Por
Ricardo Kimaid
Próximo a
completar um ano de inauguração da ArtRio - Feira Internacional de
Arte Contemporânea, e às vésperas de sua nova edição, agora em
setembro, não ficou claro para mim e muitos outros profissionais
atuantes do mercado de arte brasileiro, de como essa feira foi
concebida.
Apesar de
haver cultivado durante anos essa ideia de criar e participar na
construção desse tipo de evento aqui no Rio, motivo pelo qual
enderecei carta fazendo tal sugestão através deste jornal ao
Prefeito Eduardo Paes, no início de sua gestão, vejo com muito bons
olhos sua realização, mas não pela forma obscura com que me
pareceu sua construção.
Um fato
intrigante abre uma prerrogativa de que a indicação para receber
tal presente esteja ligada a favorecimento de amigos, ou pior,
interesses escusos. Baseado em um apanhado de relatos, deduz-se que a
criação da ArtRio assemelha-se a um conto de fadas: duas ilustres
desconhecidas, uma artista plástica de cujas obras ninguém ouviu
falar, e outra, esposa de um galerista, elaboram um projeto, vão à
prefeitura e saem com um cheque de R$ 1 milhão na mão. Simples
assim: o secretário de Turismo da Prefeitura Municipal do Rio de
Janeiro entrega um milhão de reais, dinheiro do povo, sem licitação,
para viabilizar a realização de um evento privado que visa o lucro.
Na
apresentação da 1ª ArtRio à imprensa, na sede da Prefeitura em
Botafogo, o próprio secretário disse: "Estas duas mulheres
estiveram na prefeitura várias vezes para me convencer, mas valeu a
pena. Saíram com um milhão". Pergunta que não se cala: valeu
mais a pena para quem?
Não se
sabe se o espaço onde ocorre a feira foi alugado, cedido ou doado. E
logo o Estado, que normalmente é ávido por impostos, isentou de
ICMS as vendas realizadas durante a feira, agraciamento esse que a SP
Arte, com sete edições, jamais havia obtido em São Paulo. Que
prestígio tem essas duas senhoras! Com tanto empenho do Município e
do Estado, paira uma dúvida no ar: trata-se de um evento privado ou
da Prefeitura?
Outro fato
que me causa espécie é o surgimento de investidores depois de tudo
montado e pronto: Luiz Calainho e Alexandre Accioly compraram parte
do negócio, injetando mais dinheiro; será que surgiram novos
mecenas no cenário das artes plásticas brasileiras?
A bem da
verdade fica patente que se criam Cortes para comandar eventos dessa
natureza, que quase sempre não possuem o devido pedigree, prático
e histórico para organizá-los.
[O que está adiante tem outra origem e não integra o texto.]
--- config.mk ---
export PLATFORM = sky130hd
export DESIGN_NAME = aux_adc_control
export DESIGN_NICKNAME = d
export VERILOG_FILES = /design/src/logic/aux_adc_pkg.sv /design/src/logic/aux_adc_control.sv /design/src/logic/change_detect.sv /design/src/logic/period_timer.sv
export SDC_FILE = /design/constraint.sdc
export NUM_CORES = 1
export LEC_CHECK = 0
export BUFFER_PORTS_ARGS = -buffer_cell sky130_fd_sc_hd__buf_2
export CAP_MARGIN = 30
export CORE_AREA = 10 10 124 126
export DETAILED_ROUTE_END_ITERATION = 8
export DIE_AREA = 0 0 134 136
export PLACE_DENSITY = 0.78
export RECOVER_POWER = 100
export SYNTH_ARGS = -nofsm -noshare
export SYNTH_HDL_FRONTEND = slang
export SYNTH_SLANG_ARGS = --single-unit
--- constraint.sdc ---
create_clock -name clock -period 4.7 [get_ports clock]
set_clock_uncertainty 0.1 [all_clocks]
set_input_delay 0.94 -clock clock [delete_from_list [all_inputs] [get_ports clock]]
set_output_delay 0.94 -clock clock [all_outputs]
set_load 0.02 [all_outputs]
--- src/logic/aux_adc_pkg.sv ---
// constants and carrier types for the auxiliary converter control block
// assumes a byte-wide special function register bus on one system clock
// ----------------------------------------------------------------------
// Overview of operation
// ----------------------------------------------------------------------
package aux_adc_pkg;

    localparam logic [7:0] ADDR_TEMP_RESULT = 8'hD7;
    localparam logic [7:0] ADDR_START = 8'hD8;
    localparam logic [7:0] ADDR_BATT_RESULT = 8'hDF;
    localparam logic [7:0] ADDR_EXT_RESULT = 8'hEF;
    localparam logic [7:0] ADDR_DELTAS = 8'hF3;
    localparam logic [7:0] ADDR_BATT_THRESH = 8'hFA;
    localparam logic [7:0] ADDR_PERIOD = 8'hF9;

    localparam int BIT_BATT_START = 0;
    localparam int BIT_TEMP_START = 1;
    localparam int BIT_EXT_START = 2;
    localparam int BIT_PLL_ACK = 7;
    localparam int TEMP_DELTA_LSB = 3;
    localparam int EXT_DELTA_LSB = 0;
    localparam int TEMP_PERIOD_LSB = 0;

    localparam logic [7:0] START_MASK = 8'h07;
    localparam logic [7:0] DELTA_MASK = 8'h3F;
    localparam logic [7:0] PERIOD_MASK = 8'h03;
    localparam logic [7:0] RESET_BYTE = 8'h00;
    localparam logic [2:0] DELTA_OFF = 3'h0;
    localparam logic [2:0] DELTA_ALL = 3'h7;
    localparam logic [1:0] PERIOD_OFF = 2'h0;
    localparam logic [1:0] PERIOD_8MIN = 2'h1;
    localparam logic [1:0] PERIOD_2MIN = 2'h2;

    localparam longint CLOCK_HZ = 125000000;
    localparam longint MINUTE_S = 60;
    localparam longint PERIOD_8MIN_CYCLES = 8 * MINUTE_S * CLOCK_HZ;
    localparam longint PERIOD_2MIN_CYCLES = 2 * MINUTE_S * CLOCK_HZ;
    localparam longint PERIOD_1MIN_CYCLES = 1 * MINUTE_S * CLOCK_HZ;

    typedef struct packed {
        logic wr;
        logic rd;
        logic [7:0] addr;
        logic [7:0] wdata;
    } sfr_req_t;

    typedef struct packed {
        logic valid;
        logic [7:0] value;
    } conv_done_t;

endpackage : aux_adc_pkg

--- src/logic/aux_adc_control.sv ---
// register file and request/result control for three auxiliary converters
// assumes converters answer with accept and one-cycle done pulses
`timescale 1ns/1ps
`default_nettype none
module aux_adc_control #(
    parameter longint CYC_8MIN = aux_adc_pkg::PERIOD_8MIN_CYCLES,
    parameter longint CYC_2MIN = aux_adc_pkg::PERIOD_2MIN_CYCLES,
    parameter longint CYC_1MIN = aux_adc_pkg::PERIOD_1MIN_CYCLES
) (
    input wire logic clock,
    input wire logic resetn,
    input wire logic clock_en,
    input wire aux_adc_pkg::sfr_req_t special_function_register,
    output logic [7:0] sfr_rdata,
    input wire logic pll_lock_reset,
    input wire logic [2:0] conv_accept,
    input wire aux_adc_pkg::conv_done_t temp_done,
    input wire aux_adc_pkg::conv_done_t batt_done,
    input wire aux_adc_pkg::conv_done_t ext_done,
    output logic [2:0] conv_request,
    output logic temp_irq,
    output logic batt_irq,
    output logic ext_irq,
    output logic low_battery_flag,
    output logic pll_fault_flag
);
    typedef enum logic [1:0] {IDLE, SINGLE} track_t;

    logic [7:0] start_ff, nxt_start;
    logic [7:0] deltas_ff, nxt_deltas;
    logic [7:0] bthresh_ff, nxt_bthresh;
    logic [7:0] period_ff, nxt_period;
    logic [7:0] temp_res_ff, nxt_temp_res;
    logic [7:0] batt_res_ff, nxt_batt_res;
    logic [7:0] ext_res_ff, nxt_ext_res;
    logic [7:0] rdata_ff, nxt_rdata;
    logic pll_ff, nxt_pll;
    logic lowbat_ff, nxt_lowbat;
    logic tirq_ff, birq_ff, eirq_ff;
    logic nxt_tirq, nxt_birq, nxt_eirq;
    logic bg_req_ff, nxt_bg_req;
    track_t temp_trk_ff, nxt_temp_trk;
    track_t batt_trk_ff, nxt_batt_trk;
    track_t ext_trk_ff, nxt_ext_trk;
    logic bg_strobe;
    logic temp_chg, ext_chg;

    function automatic logic hit(input logic [7:0] a, input logic [7:0] b);
        hit = special_function_register.wr && (a == b);
    endfunction : hit

    // ------------------------------------------------------------------
    // helpers
    // ------------------------------------------------------------------
    period_timer #(
        .CYC_8MIN(CYC_8MIN),
        .CYC_2MIN(CYC_2MIN),
        .CYC_1MIN(CYC_1MIN)
    ) u_timer (
        .clock(clock),
        .resetn(resetn),
        .enable(clock_en),
        .period(period_ff[aux_adc_pkg::TEMP_PERIOD_LSB +: 2]),
        .strobe(bg_strobe)
    );

    change_detect u_temp (
        .clock(clock),
        .resetn(resetn),
        .enable(clock_en),
        .delta(deltas_ff[aux_adc_pkg::TEMP_DELTA_LSB +: 3]),
        .force_irq(temp_trk_ff == SINGLE),
        .done(temp_done),
        .irq(temp_chg)
    );

    change_detect u_ext (
        .clock(clock),
        .resetn(resetn),
        .enable(clock_en),
        .delta(deltas_ff[aux_adc_pkg::EXT_DELTA_LSB +: 3]),
        .force_irq(ext_trk_ff == SINGLE),
        .done(ext_done),
        .irq(ext_chg)
    );

    // ------------------------------------------------------------------
    // register writes and start bits
    // ------------------------------------------------------------------
    always_comb
    begin
        nxt_start = start_ff;
        nxt_deltas = deltas_ff;
        nxt_bthresh = bthresh_ff;
        nxt_period = period_ff;
        nxt_pll = pll_ff;
        nxt_bg_req = bg_req_ff;
        if (hit(special_function_register.addr, aux_adc_pkg::ADDR_DELTAS))
            nxt_deltas = special_function_register.wdata & aux_adc_pkg::DELTA_MASK;
        if (hit(special_function_register.addr, aux_adc_pkg::ADDR_BATT_THRESH))
            nxt_bthresh = special_function_register.wdata;
        if (hit(special_function_register.addr, aux_adc_pkg::ADDR_PERIOD))
            nxt_period = special_function_register.wdata & aux_adc_pkg::PERIOD_MASK;
        if (conv_accept[aux_adc_pkg::BIT_EXT_START])
            nxt_start[aux_adc_pkg::BIT_EXT_START] = 1'b0;
        if (conv_accept[aux_adc_pkg::BIT_TEMP_START])
            nxt_start[aux_adc_pkg::BIT_TEMP_START] = 1'b0;
        if (conv_accept[aux_adc_pkg::BIT_BATT_START])
            nxt_start[aux_adc_pkg::BIT_BATT_START] = 1'b0;
        // a fresh start write wins over the accept of the last request
        if (hit(special_function_register.addr, aux_adc_pkg::ADDR_START))
            nxt_start = nxt_start | (special_function_register.wdata & aux_adc_pkg::START_MASK);
        if (bg_strobe)
            nxt_bg_req = 1'b1;
        else if (conv_accept[aux_adc_pkg::BIT_TEMP_START])
            nxt_bg_req = 1'b0;
        if (hit(special_function_register.addr, aux_adc_pkg::ADDR_START)
            && special_function_register.wdata[aux_adc_pkg::BIT_PLL_ACK])
            nxt_pll = 1'b0;
        if (pll_lock_reset)
            nxt_pll = 1'b1;
    end

    always_ff @(posedge clock)
    begin
        if (!resetn)
        begin
            start_ff <= aux_adc_pkg::RESET_BYTE;
            deltas_ff <= aux_adc_pkg::RESET_BYTE;
            bthresh_ff <= aux_adc_pkg::RESET_BYTE;
            period_ff <= aux_adc_pkg::RESET_BYTE;
            bg_req_ff <= 1'b0;
        end
        else if (clock_en)
        begin
            start_ff <= nxt_start;
            deltas_ff <= nxt_deltas;
            bthresh_ff <= nxt_bthresh;
            period_ff <= nxt_period;
            bg_req_ff <= nxt_bg_req;
        end
    end

    // pll fault survives the core reset it was caused by
    always_ff @(posedge clock)
    begin
        if (clock_en || pll_lock_reset)
            pll_ff <= nxt_pll;
    end

    // ------------------------------------------------------------------
    // single conversion tracking
    // ------------------------------------------------------------------
    always_comb
    begin
        nxt_temp_trk = temp_trk_ff;
        nxt_batt_trk = batt_trk_ff;
        nxt_ext_trk = ext_trk_ff;
        if (temp_done.valid)
            nxt_temp_trk = IDLE;
        if (start_ff[aux_adc_pkg::BIT_TEMP_START]
            && conv_accept[aux_adc_pkg::BIT_TEMP_START])
            nxt_temp_trk = SINGLE;
        if (batt_done.valid)
            nxt_batt_trk = IDLE;
        if (start_ff[aux_adc_pkg::BIT_BATT_START]
            && conv_accept[aux_adc_pkg::BIT_BATT_START])
            nxt_batt_trk = SINGLE;
        if (ext_done.valid)
            nxt_ext_trk = IDLE;
        if (start_ff[aux_adc_pkg::BIT_EXT_START]
            && conv_accept[aux_adc_pkg::BIT_EXT_START])
            nxt_ext_trk = SINGLE;
    end

    // ------------------------------------------------------------------
    // results, flags and interrupts
    // ------------------------------------------------------------------
    always_comb
    begin
        nxt_tirq = temp_chg;
        nxt_eirq = ext_chg;
        nxt_birq = batt_done.valid
            && (batt_done.value < bthresh_ff || batt_trk_ff == SINGLE);
        nxt_temp_res = temp_chg ? temp_done.value : temp_res_ff;
        nxt_ext_res = ext_chg ? ext_done.value : ext_res_ff;
        nxt_batt_res = nxt_birq ? batt_done.value : batt_res_ff;
        nxt_lowbat = lowbat_ff;
        if (batt_done.valid && batt_done.value < bthresh_ff)
            nxt_lowbat = 1'b1;
        else if (batt_done.valid)
            nxt_lowbat = 1'b0;
        nxt_rdata = aux_adc_pkg::RESET_BYTE;
        if (special_function_register.rd)
        begin
            unique case (special_function_register.addr)
                aux_adc_pkg::ADDR_TEMP_RESULT: nxt_rdata = temp_res_ff;
                aux_adc_pkg::ADDR_START:
                    nxt_rdata = start_ff & aux_adc_pkg::START_MASK;
                aux_adc_pkg::ADDR_BATT_RESULT: nxt_rdata = batt_res_ff;
                aux_adc_pkg::ADDR_EXT_RESULT: nxt_rdata = ext_res_ff;
                aux_adc_pkg::ADDR_DELTAS: nxt_rdata = deltas_ff;
                aux_adc_pkg::ADDR_BATT_THRESH: nxt_rdata = bthresh_ff;
                aux_adc_pkg::ADDR_PERIOD: nxt_rdata = period_ff;
                default: nxt_rdata = aux_adc_pkg::RESET_BYTE;
            endcase
        end
    end

    always_ff @(posedge clock)
    begin
        if (!resetn)
        begin
            temp_res_ff <= aux_adc_pkg::RESET_BYTE;
            batt_res_ff <= aux_adc_pkg::RESET_BYTE;
            ext_res_ff <= aux_adc_pkg::RESET_BYTE;
            rdata_ff <= aux_adc_pkg::RESET_BYTE;
            lowbat_ff <= 1'b0;
            tirq_ff <= 1'b0;
            birq_ff <= 1'b0;
            eirq_ff <= 1'b0;
            temp_trk_ff <= IDLE;
            batt_trk_ff <= IDLE;
            ext_trk_ff <= IDLE;
        end
        else if (clock_en)
        begin
            temp_res_ff <= nxt_temp_res;
            batt_res_ff <= nxt_batt_res;
            ext_res_ff <= nxt_ext_res;
            rdata_ff <= nxt_rdata;
            lowbat_ff <= nxt_lowbat;
            tirq_ff <= nxt_tirq;
            birq_ff <= nxt_birq;
            eirq_ff <= nxt_eirq;
            temp_trk_ff <= nxt_temp_trk;
            batt_trk_ff <= nxt_batt_trk;
            ext_trk_ff <= nxt_ext_trk;
        end
    end

    assign sfr_rdata = rdata_ff;
    assign conv_request = {start_ff[aux_adc_pkg::BIT_EXT_START],
                           start_ff[aux_adc_pkg::BIT_TEMP_START]
                           | bg_req_ff,
                           start_ff[aux_adc_pkg::BIT_BATT_START]};
    assign temp_irq = tirq_ff;
    assign batt_irq = birq_ff;
    assign ext_irq = eirq_ff;
    assign low_battery_flag = lowbat_ff;
    assign pll_fault_flag = pll_ff;

    // ------------------------------------------------------------------
    // checks
    // ------------------------------------------------------------------
    a_temp_start_clear: assert property (
        @(posedge clock) disable iff (!resetn)
        clock_en && conv_accept[aux_adc_pkg::BIT_TEMP_START]
        && !hit(special_function_register.addr, aux_adc_pkg::ADDR_START)
        |=> !start_ff[aux_adc_pkg::BIT_TEMP_START])
        else $error("temperature start bit not cleared");
    a_ext_start_clear: assert property (
        @(posedge clock) disable iff (!resetn)
        clock_en && conv_accept[aux_adc_pkg::BIT_EXT_START]
        && !hit(special_function_register.addr, aux_adc_pkg::ADDR_START)
        |=> !start_ff[aux_adc_pkg::BIT_EXT_START])
        else $error("voltage start bit not cleared");
    a_batt_start_clear: assert property (
        @(posedge clock) disable iff (!resetn)
        clock_en && conv_accept[aux_adc_pkg::BIT_BATT_START]
        && !hit(special_function_register.addr, aux_adc_pkg::ADDR_START)
        |=> !start_ff[aux_adc_pkg::BIT_BATT_START])
        else $error("battery start bit not cleared");
    a_pll_ack_clear: assert property (
        @(posedge clock) disable iff (!resetn)
        clock_en && hit(special_function_register.addr, aux_adc_pkg::ADDR_START)
        && special_function_register.wdata[aux_adc_pkg::BIT_PLL_ACK] && !pll_lock_reset
        |=> !pll_fault_flag)
        else $error("pll fault not acknowledged");
    a_pll_fault_set: assert property (
        @(posedge clock) pll_lock_reset |=> pll_fault_flag)
        else $error("pll fault not set");
    a_batt_low_irq: assert property (
        @(posedge clock) disable iff (!resetn)
        clock_en && batt_done.valid && batt_done.value < bthresh_ff
        |=> batt_irq && low_battery_flag)
        else $error("low battery not flagged");
    a_low_batt_clear: assert property (
        @(posedge clock) disable iff (!resetn)
        clock_en && batt_done.valid && !(batt_done.value < bthresh_ff)
        |=> !low_battery_flag)
        else $error("low battery flag not cleared");
    a_temp_result_hold: assert property (
        @(posedge clock) disable iff (!resetn)
        !temp_irq |-> $stable(temp_res_ff) || $past(!resetn))
        else $error("temperature result changed without interrupt");
    a_batt_result_hold: assert property (
        @(posedge clock) disable iff (!resetn)
        !batt_irq |-> $stable(batt_res_ff) || $past(!resetn))
        else $error("battery result changed without interrupt");
    a_ext_result_hold: assert property (
        @(posedge clock) disable iff (!resetn)
        !ext_irq |-> $stable(ext_res_ff) || $past(!resetn))
        else $error("voltage result changed without interrupt");
    a_single_temp_irq: assert property (
        @(posedge clock) disable iff (!resetn)
        clock_en && temp_trk_ff == SINGLE && temp_done.valid
        |=> temp_irq && temp_res_ff == $past(temp_done.value))
        else $error("single temperature conversion did not interrupt");
    a_ext_single_irq: assert property (
        @(posedge clock) disable iff (!resetn)
        clock_en && ext_trk_ff == SINGLE && ext_done.valid
        |=> ext_irq && ext_res_ff == $past(ext_done.value))
        else $error("single voltage conversion did not interrupt");
    a_bg_request_set: assert property (
        @(posedge clock) disable iff (!resetn)
        clock_en && bg_strobe
        |=> conv_request[aux_adc_pkg::BIT_TEMP_START])
        else $error("background temperature request not raised");
endmodule : aux_adc_control
`default_nettype wire

--- src/logic/change_detect.sv ---
// change detector: compares a fresh result with the last interrupting one
// assumes done pulses last one cycle and the delta code is stable
`timescale 1ns/1ps
`default_nettype none
module change_detect (
    input wire logic clock,
    input wire logic resetn,
    input wire logic enable,
    input wire logic [2:0] delta,
    input wire logic force_irq,
    input wire aux_adc_pkg::conv_done_t done,
    output logic irq
);
    logic [7:0] last_ff;
    logic [7:0] nxt_last;
    logic [7:0] diff;

    // ------------------------------------------------------------------
    // compare
    // ------------------------------------------------------------------
    always_comb
    begin
        diff = (done.value > last_ff) ? done.value - last_ff
                                      : last_ff - done.value;
        irq = 1'b0;
        if (done.valid)
        begin
            if (force_irq || delta == aux_adc_pkg::DELTA_ALL)
                irq = 1'b1;
            else if (delta != aux_adc_pkg::DELTA_OFF)
                irq = diff > {5'h00, delta};
        end
        nxt_last = irq ? done.value : last_ff;
    end

    always_ff @(posedge clock)
    begin
        if (!resetn)
            last_ff <= aux_adc_pkg::RESET_BYTE;
        else if (enable)
            last_ff <= nxt_last;
    end
endmodule : change_detect
`default_nettype wire

--- src/logic/period_timer.sv ---
// background strobe timer for periodic temperature conversions
// assumes the period code comes straight from a register
`timescale 1ns/1ps
`default_nettype none
module period_timer #(
    parameter longint CYC_8MIN = aux_adc_pkg::PERIOD_8MIN_CYCLES,
    parameter longint CYC_2MIN = aux_adc_pkg::PERIOD_2MIN_CYCLES,
    parameter longint CYC_1MIN = aux_adc_pkg::PERIOD_1MIN_CYCLES
) (
    input wire logic clock,
    input wire logic resetn,
    input wire logic enable,
    input wire logic [1:0] period,
    output logic strobe
);
    logic [35:0] count_ff;
    logic [35:0] nxt_count;
    logic [35:0] limit;

    // ------------------------------------------------------------------
    // interval count
    // ------------------------------------------------------------------
    always_comb
    begin
        unique case (period)
            aux_adc_pkg::PERIOD_8MIN: limit = 36'(CYC_8MIN - 1);
            aux_adc_pkg::PERIOD_2MIN: limit = 36'(CYC_2MIN - 1);
            default: limit = 36'(CYC_1MIN - 1);
        endcase
        strobe = 1'b0;
        nxt_count = count_ff + 36'h1;
        if (period == aux_adc_pkg::PERIOD_OFF)
            nxt_count = 36'h0;
        else if (count_ff >= limit)
        begin
            strobe = 1'b1;
            nxt_count = 36'h0;
        end
    end

    always_ff @(posedge clock)
    begin
        if (!resetn)
            count_ff <= 36'h0;
        else if (enable)
            count_ff <= nxt_count;
    end
endmodule : period_timer
`default_nettype wire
Pessoas que não são amparadas por
um currículo sustentável de prática, experiência e o mais
importante: uma cultura abrangente sobre a história das artes
plásticas, no Brasil e fora de suas fronteiras. Sua linhagem
cultural é insípida para os clamores que a abrangência de um
evento de tal envergadura preconiza. Vêem-se pessoas no comando de
tarefas desqualificadas para exercê-lo, sem a devida experiência e
preparo para tal atribuição, colocadas ali unicamente por fazerem
parte de alguma tribo, sem currículos que justifiquem suas
indicações. Exemplo disso é a nomeação dos seus curadores, cujos
atributos são imperceptíveis a qualquer análise, por mais
condescendente que seja. Daí observa-se que as seleções para
inclusão dos participantes e expositores estão em mãos
despreparadas ou tendenciosas, regidas unicamente por um regime de
compadrios.
Na
verdade, somente enxergam o que está constrito nesse mundinho atual
de arte contemporânea, que por ser a mesma vazia de conteúdo, não
exige muito apelo cultural. Feiras tipo a ArtRio e as Bienais,
deveriam ser eventos que promovessem as artes plásticas em toda a
sua magnitude, sem preconceitos, deixando unicamente ao sabor do
público suas escolhas e avaliações. Muito pelo contrário, impõe
as novas gerações como opção única, o que apraz seus
organizadores e adeptos de sua doutrina. Seria medo das gerações
vindouras aprenderem a gostar do agradável, do inteligível, do
interpretável? Seria receio de vê-las apreciando a beleza, a
poesia, refinando sua sensibilidade e enriquecer-se culturalmente?
Finalizando,
a coincidência com a data de inauguração do Museu de Arte do Rio,
vizinho próximo a ArtRio, vai deixar então as tribos em polvorosa;
vai rolar muita grana para os especuladores de plantão, aqueles que
só embarcam nas boas bocas, e muito oba-oba em época de eleições.
Quanto à arte em si, objeto maior desses acontecimentos, isso é um
mero detalhe, e, portanto... deixa pra lá.